MATERIAL TO PROCESS section start

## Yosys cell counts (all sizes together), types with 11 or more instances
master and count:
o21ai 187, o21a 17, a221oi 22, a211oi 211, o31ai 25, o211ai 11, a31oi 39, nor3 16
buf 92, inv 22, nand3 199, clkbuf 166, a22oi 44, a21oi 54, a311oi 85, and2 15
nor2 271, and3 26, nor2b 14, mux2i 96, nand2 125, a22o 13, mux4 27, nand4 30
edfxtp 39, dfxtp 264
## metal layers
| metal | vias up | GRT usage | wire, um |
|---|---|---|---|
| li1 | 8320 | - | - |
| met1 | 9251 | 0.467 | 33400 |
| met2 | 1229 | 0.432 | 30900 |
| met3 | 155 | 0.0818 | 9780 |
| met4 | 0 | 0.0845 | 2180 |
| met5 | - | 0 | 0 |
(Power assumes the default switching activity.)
`src/design/psema_pkg.sv`:
```
// Shared types, constants and codes for the pedal scaler and averaging block.
package psema_pkg;

	localparam int SAMPLE_BITS = 12;
	localparam int VALUE_W     = 16;
	localparam int ALPHA_W     = 17;
	localparam int FRAC_W      = 16;
	localparam int ACC_W       = VALUE_W + FRAC_W;
	localparam int SUM_W       = 32;
	localparam int COUNT_W     = 8;
	localparam int MAG_W       = SAMPLE_BITS + VALUE_W;
	localparam int PRODA_W     = ALPHA_W + VALUE_W;
	localparam int PRODB_W     = ALPHA_W + ACC_W;
	localparam int ROUND_HALF  = 1 << (FRAC_W - 1);
	localparam int ALPHA_ONE   = 1 << FRAC_W;

	// Shared divider: two quotient bits per cycle.
	localparam int DIVIDEND_W  = SUM_W;
	localparam int DIVISOR_W   = SAMPLE_BITS;
	localparam int DIV_STEPS   = DIVIDEND_W / 2;
	localparam int DIV_CNT_W   = $clog2(DIV_STEPS);

	localparam int QUEUE_DEPTH = 2;
	localparam int QPTR_W      = $clog2(QUEUE_DEPTH);
	localparam int QCNT_W      = $clog2(QUEUE_DEPTH + 1);

	localparam int CFG_INDEX_W = 3;
	localparam int CFG_DATA_W  = ALPHA_W;

	localparam logic OP_SAMPLE = 1'b0;
	localparam logic OP_TICK   = 1'b1;

	typedef enum logic [CFG_INDEX_W-1:0] {
		CFG_ZERO_POSITION = 3'd0,
		CFG_FULL_POSITION = 3'd1,
		CFG_RANGE_LOW     = 3'd2,
		CFG_RANGE_HIGH    = 3'd3,
		CFG_ALPHA         = 3'd4
	} cfg_index_t;

	typedef enum logic [1:0] {
		KIND_INSIDE = 2'd0,
		KIND_BELOW  = 2'd1,
		KIND_ABOVE  = 2'd2,
		KIND_TICK   = 2'd3
	} kind_t;

	typedef struct packed {
		logic [SAMPLE_BITS-1:0] zero_position;
		logic [SAMPLE_BITS-1:0] full_position;
		logic [VALUE_W-1:0]     range_low;
		logic [VALUE_W-1:0]     range_high;
		logic [ALPHA_W-1:0]     alpha;
	} cfg_t;

	// One classified word as it waits between front and back.
	typedef struct packed {
		kind_t                  kind;
		logic                   neg;
		logic [SAMPLE_BITS-1:0] span;
		logic [MAG_W-1:0]       mag;
	} item_t;

endpackage

```
`src/design/psema_front.sv`:
```
// Front end: accepts input words and classifies them against the window.
module psema_front (
	input  logic                             in_valid,
	output logic                             in_ready,
	input  logic                             opcode,
	input  logic [psema_pkg::SAMPLE_BITS-1:0] raw_sample,
	input  psema_pkg::cfg_t                  cfg,
	input  logic                             queue_full,
	output logic                             push,
	output psema_pkg::item_t                 item
);
	import psema_pkg::*;

	logic [SAMPLE_BITS-1:0] offs;
	logic [VALUE_W-1:0]     abs_diff;
	logic                   neg;

	assign in_ready = !queue_full;
	assign push     = in_valid && in_ready;

	assign neg      = cfg.range_high < cfg.range_low;
	assign abs_diff = neg ? (cfg.range_low - cfg.range_high) : (cfg.range_high - cfg.range_low);
	assign offs     = raw_sample - cfg.zero_position;

	always_comb begin
		item.neg  = neg;
		item.span = cfg.full_position - cfg.zero_position;
		// Magnitude of offset times range difference; the sign is applied after the divide.
		item.mag  = MAG_W'(offs) * MAG_W'(abs_diff);
		if (opcode == OP_TICK) begin
			item.kind = KIND_TICK;
		end else if (raw_sample < cfg.zero_position) begin
			item.kind = KIND_BELOW;
		end else if (raw_sample <= cfg.full_position) begin
			item.kind = KIND_INSIDE;
		end else begin
			item.kind = KIND_ABOVE;
		end
	end

endmodule

```
`src/design/psema_fifo.sv`:
```
// Short queue of classified words between the front and back ends.
module psema_fifo (
	input  logic             clk,
	input  logic             arst_n,
	input  logic             push,
	input  psema_pkg::item_t wr_item,
	input  logic             pop,
	output logic             full,
	output logic             valid,
	output psema_pkg::item_t rd_item
);
	import psema_pkg::*;

	item_t             entries_q [QUEUE_DEPTH];
	logic [QPTR_W-1:0] wr_ptr_q;
	logic [QPTR_W-1:0] rd_ptr_q;
	logic [QCNT_W-1:0] count_q;

	assign full    = count_q == QCNT_W'(QUEUE_DEPTH);
	assign valid   = count_q != '0;
	assign rd_item = entries_q[rd_ptr_q];

	always_ff @(posedge clk) begin
		if (push) begin
			entries_q[wr_ptr_q] <= wr_item;
		end
	end

	always_ff @(posedge clk or negedge arst_n) begin
		if (!arst_n) begin
			wr_ptr_q <= '0;
			rd_ptr_q <= '0;
			count_q  <= '0;
		end else begin
			if (push) begin
				wr_ptr_q <= (wr_ptr_q == QPTR_W'(QUEUE_DEPTH - 1)) ? '0 : wr_ptr_q + QPTR_W'(1);
			end
			if (pop) begin
				rd_ptr_q <= (rd_ptr_q == QPTR_W'(QUEUE_DEPTH - 1)) ? '0 : rd_ptr_q + QPTR_W'(1);
			end
			if (push && !pop) begin
				count_q <= count_q + QCNT_W'(1);
			end else if (pop && !push) begin
				count_q <= count_q - QCNT_W'(1);
			end
		end
	end

endmodule

```
`src/design/psema_div.sv`:
```
// Restoring unsigned divider that retires two quotient bits per cycle.
module psema_div (
	input  logic                             clk,
	input  logic                             arst_n,
	input  logic                             start,
	input  logic [psema_pkg::DIVIDEND_W-1:0] dividend,
	input  logic [psema_pkg::DIVISOR_W-1:0]  divisor,
	output logic                             done,
	output logic [psema_pkg::DIVIDEND_W-1:0] quotient
);
	import psema_pkg::*;

	logic [DIVIDEND_W-1:0] work_q;
	logic [DIVISOR_W-1:0]  rem_q;
	logic [DIVISOR_W-1:0]  divisor_q;
	logic [DIV_CNT_W-1:0]  step_q;
	logic                  busy_q;
	logic                  done_q;

	logic [DIVISOR_W:0]    r1, d1, r2, d2;
	logic [DIVISOR_W-1:0]  m1, m2;
	logic                  ge1, ge2;

	assign done     = done_q;
	assign quotient = work_q;

	// The dividend shifts out of the top of work_q while quotient bits shift in below.
	always_comb begin
		r1  = {rem_q, work_q[DIVIDEND_W-1]};
		d1  = r1 - {1'b0, divisor_q};
		ge1 = r1 >= {1'b0, divisor_q};
		m1  = ge1 ? d1[DIVISOR_W-1:0] : r1[DIVISOR_W-1:0];
		r2  = {m1, work_q[DIVIDEND_W-2]};
		d2  = r2 - {1'b0, divisor_q};
		ge2 = r2 >= {1'b0, divisor_q};
		m2  = ge2 ? d2[DIVISOR_W-1:0] : r2[DIVISOR_W-1:0];
	end

	always_ff @(posedge clk) begin
		if (start) begin
			work_q    <= dividend;
			rem_q     <= '0;
			divisor_q <= divisor;
		end else if (busy_q) begin
			work_q <= {work_q[DIVIDEND_W-3:0], ge1, ge2};
			rem_q  <= m2;
		end
	end

	always_ff @(posedge clk or negedge arst_n) begin
		if (!arst_n) begin
			busy_q <= 1'b0;
			done_q <= 1'b0;
			step_q <= '0;
		end else begin
			done_q <= 1'b0;
			if (start) begin
				busy_q <= 1'b1;
				step_q <= '0;
			end else if (busy_q) begin
				step_q <= step_q + DIV_CNT_W'(1);
				if (step_q == DIV_CNT_W'(DIV_STEPS - 1)) begin
					busy_q <= 1'b0;
					done_q <= 1'b1;
				end
			end
		end
	end

`ifndef ASSERT_OFF
	a_no_restart: assert property (@(posedge clk) disable iff (!arst_n)
		busy_q |-> !start) else $error("divider started while busy");
`endif

endmodule

```
`src/design/psema_back.sv`:
```
// Back end: divide, filter, period bookkeeping and the output register.
module psema_back (
	input  logic                          clk,
	input  logic                          arst_n,
	input  psema_pkg::cfg_t               cfg,
	input  logic                          item_valid,
	input  psema_pkg::item_t              item,
	output logic                          pop,
	output logic                          out_valid,
	input  logic                          out_ready,
	output logic [psema_pkg::VALUE_W-1:0] scaled_value,
	output logic [psema_pkg::VALUE_W-1:0] smoothed_value,
	output logic [psema_pkg::VALUE_W-1:0] period_average
);
	import psema_pkg::*;

	typedef enum logic [6:0] {
		ST_IDLE = 7'b0000001,
		ST_DIV  = 7'b0000010,
		ST_MAP  = 7'b0000100,
		ST_MUL  = 7'b0001000,
		ST_ACC  = 7'b0010000,
		ST_FILT = 7'b0100000,
		ST_EMIT = 7'b1000000
	} state_t;

	state_t               state_q;
	kind_t                kind_q;
	logic                 neg_q;
	logic [VALUE_W-1:0]   quo_q;
	logic [ACC_W-1:0]     acc_q;
	logic                 seeded_q;
	logic [VALUE_W-1:0]   last_scaled_q;
	logic [VALUE_W-1:0]   last_filtered_q;
	logic [SUM_W-1:0]     sum_q;
	logic [COUNT_W-1:0]   count_q;
	logic [VALUE_W-1:0]   avg_q;
	logic [PRODA_W-1:0]   prod_a_q;
	logic [PRODB_W-1:0]   prod_b_q;
	logic                 out_valid_q;
	logic [VALUE_W-1:0]   scaled_q;
	logic [VALUE_W-1:0]   filtered_q;
	logic [VALUE_W-1:0]   average_q;

	logic                  div_start;
	logic [DIVIDEND_W-1:0] div_dividend;
	logic [DIVISOR_W-1:0]  div_divisor;
	logic                  div_done;
	logic [DIVIDEND_W-1:0] div_quotient;

	logic [ALPHA_W-1:0]   alpha_eff;
	logic [ALPHA_W-1:0]   alpha_rest;
	logic [VALUE_W-1:0]   mapped;
	logic [PRODB_W-1:0]   prod_b_rnd;
	logic [ACC_W:0]       acc_rnd;
	logic                 emit_go;

	assign out_valid      = out_valid_q;
	assign scaled_value   = scaled_q;
	assign smoothed_value = filtered_q;
	assign period_average = average_q;

	assign pop     = (state_q == ST_IDLE) && item_valid;
	assign emit_go = (state_q == ST_EMIT) && (!out_valid_q || out_ready);

	always_comb begin
		div_start    = 1'b0;
		div_dividend = DIVIDEND_W'(item.mag);
		div_divisor  = item.span;
		if (item.kind == KIND_TICK) begin
			div_dividend = sum_q;
			div_divisor  = DIVISOR_W'(count_q);
			div_start    = pop && (count_q != '0);
		end else if (item.kind == KIND_INSIDE) begin
			div_start    = pop && (item.span != '0);
		end
	end

	psema_div u_div (
		.clk      (clk),
		.arst_n   (arst_n),
		.start    (div_start),
		.dividend (div_dividend),
		.divisor  (div_divisor),
		.done     (div_done),
		.quotient (div_quotient)
	);

	assign alpha_eff  = (cfg.alpha > ALPHA_W'(ALPHA_ONE)) ? ALPHA_W'(ALPHA_ONE) : cfg.alpha;
	assign alpha_rest = ALPHA_W'(ALPHA_ONE) - alpha_eff;
	assign mapped     = neg_q ? (cfg.range_low - quo_q) : (cfg.range_low + quo_q);
	assign prod_b_rnd = prod_b_q + PRODB_W'(ROUND_HALF);
	assign acc_rnd    = {1'b0, acc_q} + (ACC_W + 1)'(ROUND_HALF);

	always_ff @(posedge clk) begin
		if (pop) begin
			kind_q <= item.kind;
			neg_q  <= item.neg;
		end
		if (state_q == ST_MUL) begin
			prod_a_q <= PRODA_W'(alpha_eff) * PRODA_W'(last_scaled_q);
			prod_b_q <= PRODB_W'(alpha_rest) * PRODB_W'(acc_q);
		end
		if (pop && item.kind == KIND_INSIDE && item.span == '0) begin
			quo_q <= '0;
		end else if (state_q == ST_DIV && div_done) begin
			quo_q <= div_quotient[VALUE_W-1:0];
		end
		if (emit_go) begin
			scaled_q   <= last_scaled_q;
			filtered_q <= last_filtered_q;
			average_q  <= avg_q;
		end
	end

	always_ff @(posedge clk or negedge arst_n) begin
		if (!arst_n) begin
			state_q         <= ST_IDLE;
			acc_q           <= '0;
			seeded_q        <= 1'b0;
			last_scaled_q   <= '0;
			last_filtered_q <= '0;
			sum_q           <= '0;
			count_q         <= '0;
			avg_q           <= '0;
			out_valid_q     <= 1'b0;
		end else begin
			if (emit_go) begin
				out_valid_q <= 1'b1;
			end else if (out_ready) begin
				out_valid_q <= 1'b0;
			end
			case (state_q)
				ST_IDLE: begin
					if (item_valid) begin
						case (item.kind)
							KIND_INSIDE: begin
								state_q <= (item.span != '0) ? ST_DIV : ST_MAP;
							end
							KIND_BELOW: begin
								last_scaled_q   <= cfg.range_low;
								last_filtered_q <= cfg.range_low;
								state_q         <= ST_EMIT;
							end
							KIND_ABOVE: begin
								last_scaled_q   <= cfg.range_high;
								last_filtered_q <= cfg.range_high;
								state_q         <= ST_EMIT;
							end
							KIND_TICK: begin
								if (count_q != '0) begin
									state_q <= ST_DIV;
								end else begin
									avg_q   <= '0;
									state_q <= ST_EMIT;
								end
							end
							default: begin
								state_q <= ST_IDLE;
							end
						endcase
					end
				end
				ST_DIV: begin
					if (div_done) begin
						if (kind_q == KIND_TICK) begin
							avg_q   <= (|div_quotient[DIVIDEND_W-1:VALUE_W]) ? '1 :
								div_quotient[VALUE_W-1:0];
							state_q <= ST_EMIT;
						end else begin
							state_q <= ST_MAP;
						end
					end
				end
				ST_MAP: begin
					last_scaled_q <= mapped;
					if (!seeded_q) begin
						acc_q    <= {mapped, FRAC_W'(0)};
						seeded_q <= 1'b1;
						state_q  <= ST_FILT;
					end else begin
						state_q  <= ST_MUL;
					end
				end
				ST_MUL: begin
					state_q <= ST_ACC;
				end
				ST_ACC: begin
					// The new-sample term has no fraction, so only the old term needs rounding.
					acc_q   <= prod_a_q[ACC_W-1:0] + prod_b_rnd[FRAC_W+ACC_W-1:FRAC_W];
					state_q <= ST_FILT;
				end
				ST_FILT: begin
					last_filtered_q <= acc_rnd[ACC_W] ? '1 : acc_rnd[ACC_W-1:FRAC_W];
					state_q         <= ST_EMIT;
				end
				ST_EMIT: begin
					if (emit_go) begin
						if (kind_q == KIND_TICK) begin
							sum_q   <= '0;
							count_q <= '0;
						end else begin
							sum_q   <= sum_q + SUM_W'(last_scaled_q);
							count_q <= count_q + COUNT_W'(1);
						end
						state_q <= ST_IDLE;
					end
				end
				default: begin
					state_q <= ST_IDLE;
				end
			endcase
		end
	end

`ifndef ASSERT_OFF
	a_done_in_div: assert property (@(posedge clk) disable iff (!arst_n)
		div_done |-> (state_q == ST_DIV)) else $error("divider finished outside the divide state");
	a_seed_sticky: assert property (@(posedge clk) disable iff (!arst_n)
		!$fell(seeded_q)) else $error("filter seed flag dropped");
	a_mul_seeded: assert property (@(posedge clk) disable iff (!arst_n)
		(state_q == ST_MUL) |-> seeded_q) else $error("filter blend on an unseeded filter");
	a_tick_clears: assert property (@(posedge clk) disable iff (!arst_n)
		(emit_go && kind_q == KIND_TICK) |=> (count_q == '0) && (sum_q == '0))
		else $error("period tick did not clear sum and count");
`endif

endmodule

```
`src/design/pedal_sensor_scale_ema_average.sv`:
```
// Top level of the pedal scaler with moving-average filter and period average.
//
// Channel   Handshake              Word
// in        in_valid / in_ready    opcode, raw_sample
// out       out_valid / out_ready  scaled_value, smoothed_value, period_average
// cfg       cfg_valid / cfg_ready  cfg_index, cfg_data
//
// An in-window sample leaves the queue, passes the divider, then map, multiply, accumulate,
// round and output load before the output handshake; the first sample skips multiply and
// accumulate, and a zero-width window skips the divider. Out-of-window samples go straight
// to output load; a tick uses the divider unless the count is zero.
// Reset is asynchronous and active low; no clearing pass is needed after it.
// A held output word stalls the back end; the two-word queue then fills and drops in_ready.
module pedal_sensor_scale_ema_average (
	input  logic                                clk,
	input  logic                                arst_n,
	input  logic                                in_valid,
	output logic                                in_ready,
	input  logic                                opcode,
	input  logic [psema_pkg::SAMPLE_BITS-1:0]   raw_sample,
	output logic                                out_valid,
	input  logic                                out_ready,
	output logic [psema_pkg::VALUE_W-1:0]       scaled_value,
	output logic [psema_pkg::VALUE_W-1:0]       smoothed_value,
	output logic [psema_pkg::VALUE_W-1:0]       period_average,
	input  logic                                cfg_valid,
	output logic                                cfg_ready,
	input  logic [psema_pkg::CFG_INDEX_W-1:0]   cfg_index,
	input  logic [psema_pkg::CFG_DATA_W-1:0]    cfg_data
);
	import psema_pkg::*;

	cfg_t  cfg_q;
	logic  push;
	logic  pop;
	logic  queue_full;
	logic  queue_valid;
	item_t front_item;
	item_t queue_item;

	// The register file never stalls; writes outside the list are dropped.
	assign cfg_ready = 1'b1;

	always_ff @(posedge clk or negedge arst_n) begin
		if (!arst_n) begin
			cfg_q.zero_position <= '0;
			cfg_q.full_position <= '1;
			cfg_q.range_low     <= '0;
			cfg_q.range_high    <= VALUE_W'(100);
			cfg_q.alpha         <= ALPHA_W'(6554);
		end else if (cfg_valid && cfg_ready) begin
			case (cfg_index)
				CFG_ZERO_POSITION: cfg_q.zero_position <= cfg_data[SAMPLE_BITS-1:0];
				CFG_FULL_POSITION: cfg_q.full_position <= cfg_data[SAMPLE_BITS-1:0];
				CFG_RANGE_LOW:     cfg_q.range_low     <= cfg_data[VALUE_W-1:0];
				CFG_RANGE_HIGH:    cfg_q.range_high    <= cfg_data[VALUE_W-1:0];
				CFG_ALPHA:         cfg_q.alpha         <= cfg_data[ALPHA_W-1:0];
				default: begin
				end
			endcase
		end
	end

	// Front end classifies each word as it is accepted and pushes it into the queue.
	psema_front u_front (
		.in_valid   (in_valid),
		.in_ready   (in_ready),
		.opcode     (opcode),
		.raw_sample (raw_sample),
		.cfg        (cfg_q),
		.queue_full (queue_full),
		.push       (push),
		.item       (front_item)
	);

	psema_fifo u_fifo (
		.clk     (clk),
		.arst_n  (arst_n),
		.push    (push),
		.wr_item (front_item),
		.pop     (pop),
		.full    (queue_full),
		.valid   (queue_valid),
		.rd_item (queue_item)
	);

	// Back end pops one word at a time and owns all filter and period state.
	psema_back u_back (
		.clk            (clk),
		.arst_n         (arst_n),
		.cfg            (cfg_q),
		.item_valid     (queue_valid),
		.item           (queue_item),
		.pop            (pop),
		.out_valid      (out_valid),
		.out_ready      (out_ready),
		.scaled_value   (scaled_value),
		.smoothed_value (smoothed_value),
		.period_average (period_average)
	);

endmodule

```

MATERIAL TO PROCESS section end

- TASK INSTRUCTIONS: Filter the records down to the lines that contain the string "between", and copy those lines.

- SOLUTION TO THIS PROBLEM:
	// One classified word as it waits between front and back.
// Short queue of classified words between the front and back ends.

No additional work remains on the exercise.